SUPPLIED MATERIAL section start

==> /design/flow/design.v <==
`timescale 1ns / 1ps
module ROM (
input [2:0] addr,
output reg [7:0] dataOut);
always @(*) begin
	case (addr)
		3'b000: dataOut <= 0;
		3'b001: dataOut <= 85;
		3'b010: dataOut <= 170;
		3'b011: dataOut <= 51;
		3'b100: dataOut <= 204;
		3'b101: dataOut <= 15;
		3'b110: dataOut <= 240;
		3'b111: dataOut <= 255;
	endcase
end
endmodule
module Difference_RAM (
	input mode,
	input [2:0] addr,
	input [7:0] dataIn,
	input [7:0] mask,
	input CLK,
	output reg [7:0] dataOut);
	reg [7:0] mem [0:7];
	initial begin
		dataOut <= 0;
		mem[0] <= 0;
		mem[1] <= 0;
		mem[2] <= 0;
		mem[3] <= 0;
		mem[4] <= 0;
		mem[5] <= 0;
		mem[6] <= 0;
		mem[7] <= 0;
	end
	always @(posedge CLK) begin
		if (mode == 0) begin  
			mem[addr] <= (dataIn > mask) ? (dataIn - mask) : (mask - dataIn);	
		end
	end
	always @(*) begin
		if (mode) begin
			dataOut <= mem[addr];
		end
	end
endmodule
module EncodedMemory (
input mode,
input [2:0] index,
input [7:0] number,
input CLK,
output [7:0] result);
	wire [7:0] mask;
	ROM R(index, mask);
	Difference_RAM DR(mode, index, number, mask, CLK, result);
endmodule
==> /design/flow/run.sh <==
#!/bin/bash
# OpenROAD 26Q1-2900-gdf79404cd8, Yosys 0.63+post, stock flow scripts
make -C /OpenROAD-flow-scripts/flow DESIGN_CONFIG=/design/flow/config.mk WORK_HOME=/design/flow/orfs finish
==> /design/flow/config.mk <==
export PLATFORM = sky130hd
export DESIGN_NAME = EncodedMemory
export DESIGN_NICKNAME = EncodedMemory
export VERILOG_FILES = /design/flow/design.v
export SDC_FILE = /design/flow/constraint.sdc
export NUM_CORES = 4
export LEC_CHECK = 1
export CORE_UTILIZATION = 40
==> /design/flow/constraint.sdc <==
current_design EncodedMemory

set clk_period 7.8
set clk_io_pct 0.2

create_clock -name clk0 -period $clk_period [get_ports {CLK}]

set non_clock_inputs [all_inputs -no_clocks]
set_input_delay [expr $clk_period * $clk_io_pct] -clock clk0 $non_clock_inputs
set_output_delay [expr $clk_period * $clk_io_pct] -clock clk0 [all_outputs]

SUPPLIED MATERIAL section end

→ GOAL OF THE EXERCISE:
Give back the material exactly as it is shown above.

→ RESULT:
==> /design/flow/design.v <==
`timescale 1ns / 1ps
module ROM (
input [2:0] addr,
output reg [7:0] dataOut);
always @(*) begin
	case (addr)
		3'b000: dataOut <= 0;
		3'b001: dataOut <= 85;
		3'b010: dataOut <= 170;
		3'b011: dataOut <= 51;
		3'b100: dataOut <= 204;
		3'b101: dataOut <= 15;
		3'b110: dataOut <= 240;
		3'b111: dataOut <= 255;
	endcase
end
endmodule
module Difference_RAM (
	input mode,
	input [2:0] addr,
	input [7:0] dataIn,
	input [7:0] mask,
	input CLK,
	output reg [7:0] dataOut);
	reg [7:0] mem [0:7];
	initial begin
		dataOut <= 0;
		mem[0] <= 0;
		mem[1] <= 0;
		mem[2] <= 0;
		mem[3] <= 0;
		mem[4] <= 0;
		mem[5] <= 0;
		mem[6] <= 0;
		mem[7] <= 0;
	end
	always @(posedge CLK) begin
		if (mode == 0) begin  
			mem[addr] <= (dataIn > mask) ? (dataIn - mask) : (mask - dataIn);	
		end
	end
	always @(*) begin
		if (mode) begin
			dataOut <= mem[addr];
		end
	end
endmodule
module EncodedMemory (
input mode,
input [2:0] index,
input [7:0] number,
input CLK,
output [7:0] result);
	wire [7:0] mask;
	ROM R(index, mask);
	Difference_RAM DR(mode, index, number, mask, CLK, result);
endmodule
==> /design/flow/run.sh <==
#!/bin/bash
# OpenROAD 26Q1-2900-gdf79404cd8, Yosys 0.63+post, stock flow scripts
make -C /OpenROAD-flow-scripts/flow DESIGN_CONFIG=/design/flow/config.mk WORK_HOME=/design/flow/orfs finish
==> /design/flow/config.mk <==
export PLATFORM = sky130hd
export DESIGN_NAME = EncodedMemory
export DESIGN_NICKNAME = EncodedMemory
export VERILOG_FILES = /design/flow/design.v
export SDC_FILE = /design/flow/constraint.sdc
export NUM_CORES = 4
export LEC_CHECK = 1
export CORE_UTILIZATION = 40
==> /design/flow/constraint.sdc <==
current_design EncodedMemory

set clk_period 7.8
set clk_io_pct 0.2

create_clock -name clk0 -period $clk_period [get_ports {CLK}]

set non_clock_inputs [all_inputs -no_clocks]
set_input_delay [expr $clk_period * $clk_io_pct] -clock clk0 $non_clock_inputs
set_output_delay [expr $clk_period * $clk_io_pct] -clock clk0 [all_outputs]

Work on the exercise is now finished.